Nuestra sensibilidad contemporánea se siente más cómoda afirmando que ambos,
varón y mujer en su complementariedad, son “reflejo e imagen” de Dios.
Lo
que me lleva –antes de continuar con las sentencias más polémicas-, a traer la
cuestión del “anacronismo”. Se trata de un grave error de la ciencia histórica
y consiste en introducir descontextualizados elementos de una época en otra, o
lo que es más frecuente, juzgar un período histórico con categorías del presente.
Por ejemplo, para juzgar que San Pablo puede ser “machista”, primero deberíamos
asegurarnos que un concepto como “machismo” es concebido en su época.
Evidentemente la dignidad de la mujer a la par con el varón –en su
diferenciación complementaria- es un principio supratemporal, atestiguado por
la Revelación o en otros términos un “absoluto moral”. Pero cómo cada época lo
interpretó y plasmó en la relación varón-mujer en su propio contexto cultural
puede variar. Hoy algunas feministas llamarían machismo o pretensión de
superioridad a lo que en otro tiempo se consideraba galantería o
caballerosidad. Lo que hoy en día se considera un gesto de humildad y
acompañamiento del varón en las tareas domésticas en otro tiempo se consideraba
falta de autoridad o virilidad.
Dicho
esto, acometamos la aclaración en cuanto sea posible sobre la costumbre de
participar el varón en las asambleas litúrgicas con la cabeza descubierta y la mujer
al contrario. Algunas precisiones:
·
En la asamblea litúrgica, ambos varón y
mujer, pueden orar y profetizar. Por cuestión de su género uno debe cubrirse la
cabeza y otro no. No hay desigualdad en la participación sino en el modo.
·
La mentalidad paulina sugiere que el
varón en la asamblea representa al Señor, el Esposo y la mujer a la esposa, la
Iglesia.
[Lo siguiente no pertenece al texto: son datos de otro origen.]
File: src/design/deq_pkg.sv
// ---------------------------------------------------------------------------
// Deque package
// Command and status codes, control states and the queued command item.
// ---------------------------------------------------------------------------
package deq_pkg;

  localparam int DATA_W = 32;
  localparam int IN_TDATA_W = 40;
  localparam int OUT_TUSER_W = 3;

  typedef enum logic [2:0] {
    CMD_PUSH_FRONT = 3'd0,
    CMD_PUSH_BACK  = 3'd1,
    CMD_POP_FRONT  = 3'd2,
    CMD_POP_BACK   = 3'd3,
    CMD_SHOW       = 3'd4
  } deq_cmd_t;

  localparam logic [1:0] ST_OK    = 2'd0;
  localparam logic [1:0] ST_FULL  = 2'd1;
  localparam logic [1:0] ST_EMPTY = 2'd2;

  typedef enum logic {
    S_IDLE,
    S_EMIT
  } deq_state_t;

  typedef struct packed {
    deq_cmd_t                  cmd;
    logic signed [DATA_W-1:0]  value;
  } deq_item_t;

endpackage
===== src/rtl/roai_if.sv =====
// ============================================================================
// roai_if - request and result channel interfaces
// Valid/ready channels; a transfer happens when both are high at a clock edge.
// ============================================================================
interface roai_in_if;
    import roai_pkg::*;

    logic     valid;
    logic     ready;
    in_item_t payload;

    modport source (output valid, output payload, input ready);
    modport sink   (input valid, input payload, output ready);
endinterface

interface roai_out_if;
    import roai_pkg::*;

    logic    valid;
    logic    ready;
    result_t payload;

    modport source (output valid, output payload, input ready);
    modport sink   (input valid, input payload, output ready);
endinterface


===== src/rtl/roai_cfg_regs.sv =====
// ============================================================================
// roai_cfg_regs - configuration register file
// Write-only registers loaded from the plain write port.
// ============================================================================
module roai_cfg_regs (
    input  logic                          clk,
    input  logic                          rst_n,
    input  logic                          cfg_we,
    input  logic [roai_pkg::CFG_IDX_W-1:0] cfg_index,
    input  logic [roai_pkg::CFG_W-1:0]     cfg_wdata,
    output roai_pkg::cfg_t                 cfg
);
    import roai_pkg::*;

    cfg_t cfg_reg;
    cfg_t cfg_next;

    // Decode the write; unknown indexes leave everything as is
    always_comb
    begin
        cfg_next = cfg_reg;
        if (cfg_we)
        begin
            unique case (cfg_index)
                CFG_FRESH_TIMEOUT: cfg_next.fresh_timeout_ms = cfg_wdata;
                CFG_RELEASE_DELAY: cfg_next.release_delay_ms = cfg_wdata;
                CFG_CONTROL_DIV:   cfg_next.control_divider  = cfg_wdata[7:0];
                CFG_APPLY_DIV:     cfg_next.apply_divider    = cfg_wdata[7:0];
                CFG_INTERLOCK:     cfg_next.interlock_mask   = cfg_wdata[7:0];
                CFG_DEBUG_LIFE:    cfg_next.debug_lifetime   = cfg_wdata[3:0];
                default:           cfg_next = cfg_reg;
            endcase
        end
    end

    always_ff @(posedge clk or negedge rst_n)
    begin
        if (!rst_n)
        begin
            cfg_reg.fresh_timeout_ms <= FRESH_TIMEOUT_RST;
            cfg_reg.release_delay_ms <= RELEASE_DELAY_RST;
            cfg_reg.control_divider  <= CONTROL_DIV_RST;
            cfg_reg.apply_divider    <= APPLY_DIV_RST;
            cfg_reg.interlock_mask   <= INTERLOCK_RST;
            cfg_reg.debug_lifetime   <= DEBUG_LIFE_RST;
        end
        else
        begin
            cfg_reg <= cfg_next;
        end
    end

    assign cfg = cfg_reg;

endmodule


===== src/rtl/roai_in_stage.sv =====
// ============================================================================
// roai_in_stage - request input register
// Captures one request and holds it until the engine consumes it.
// ============================================================================
module roai_in_stage (
    input  logic                clk,
    input  logic                rst_n,
    roai_in_if.sink             item,
    input  logic                advance,
    output logic                hold_valid,
    output roai_pkg::in_item_t  hold_item
);
    import roai_pkg::*;

    logic     hold_valid_reg;
    logic     hold_valid_next;
    in_item_t hold_item_reg;
    logic     take;

    // Accept a new request when empty or when the held one moves on
    assign item.ready = rst_n && (!hold_valid_reg || advance);
    assign take       = item.valid && item.ready;

    always_comb
    begin
        hold_valid_next = hold_valid_reg;
        if (take)
        begin
            hold_valid_next = 1'b1;
        end
        else if (advance)
        begin
            hold_valid_next = 1'b0;
        end
    end

    always_ff @(posedge clk or negedge rst_n)
    begin
        if (!rst_n)
        begin
            hold_valid_reg <= 1'b0;
        end
        else
        begin
            hold_valid_reg <= hold_valid_next;
        end
    end

    // Hold the payload; no reset needed
    always_ff @(posedge clk)
    begin
        if (take)
        begin
            hold_item_reg <= item.payload;
        end
    end

    assign hold_valid = hold_valid_reg;
    assign hold_item  = hold_item_reg;

endmodule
Solo de ese modo dialógico podría entenderse la idea de “sujeción” –descartada
una disparidad en dignidad-, expresando que a uno como “reflejo del Señor” le
toca preceder fontalmente y al otro recibir y responder configurando lo mutuo.
·
En cuanto a por qué la cabellera puede
ser afrenta para uno y no para otro género o la introducción de la “sujeción por
razón de los ángeles”, el sentido permanece incierto. Se han propuesto variadas
hipótesis, desde cánones estéticos acerca de la cabellera recogida en peinado
de la mujer como signo cultural de honestidad y belleza hasta la cabellera
suelta de la mujer como signo de desenfreno en los cultos paganos. Y también
sobre la participación de los ángeles en la liturgia guardando en el culto el
orden jerárquico de precedencia hasta la intromisión de los demonios. Por lo
pronto no parece relevante la incertidumbre acerca del sentido de estos
términos para afectar substancialmente a la interpretación.
·
Ciertamente destaca el deseo de San
Pablo de poner orden en las asambleas litúrgicas. Por un lado, debido a la
introducción de costumbres o excesos que desvirtúan el sentido del culto; por
otro, dada la necesidad de distinguirse la asamblea cristiana y no ser
confundida con las prácticas religiosas paganas y finalmente quizás, para
guardar una cierta conducta externa que no escandalice o provoque malas
interpretaciones, generando el rechazo.
·
Por último diría que es importante
delimitar el nivel que el Apóstol adjudica a su intervención. No se trata de “un
mandato recibido del Señor”, ni de un consejo Apostólico en virtud “de la
asistencia del Espíritu Santo”, sino de costumbres comunitarias que se han ido
asentando en la Iglesia primitiva.
Quisiera
terminar esta lectura invitándonos a todos a encontrarnos siempre serena y
respetuosamente con la Palabra de Dios, sin prejuicios que sesguen nuestra
mirada, implorando a Dios que nos auxilie con esa sabiduría que permite discernir
lo que es esencial y profundo de lo que es más superficial y periférico,
pudiendo reconocer a qué debemos adherir indefectiblemente pues viene del Señor
y en todo caso ubicar en su justo nivel las costumbres y experiencias
personales y comunitarias en las cuales la fe se contiene y expresa pero que
tal vez no deban permanecer inmutables. Ya lo hemos hablado al distinguir entre
Tradición y tradiciones. Sobre todo que nos de una inteligencia humilde y un
corazón simple, que no busque revolver lo que parece oscuro de modo imprudente
y que sepa acoger con sencillez cuanto nos es dado recibir del Espíritu.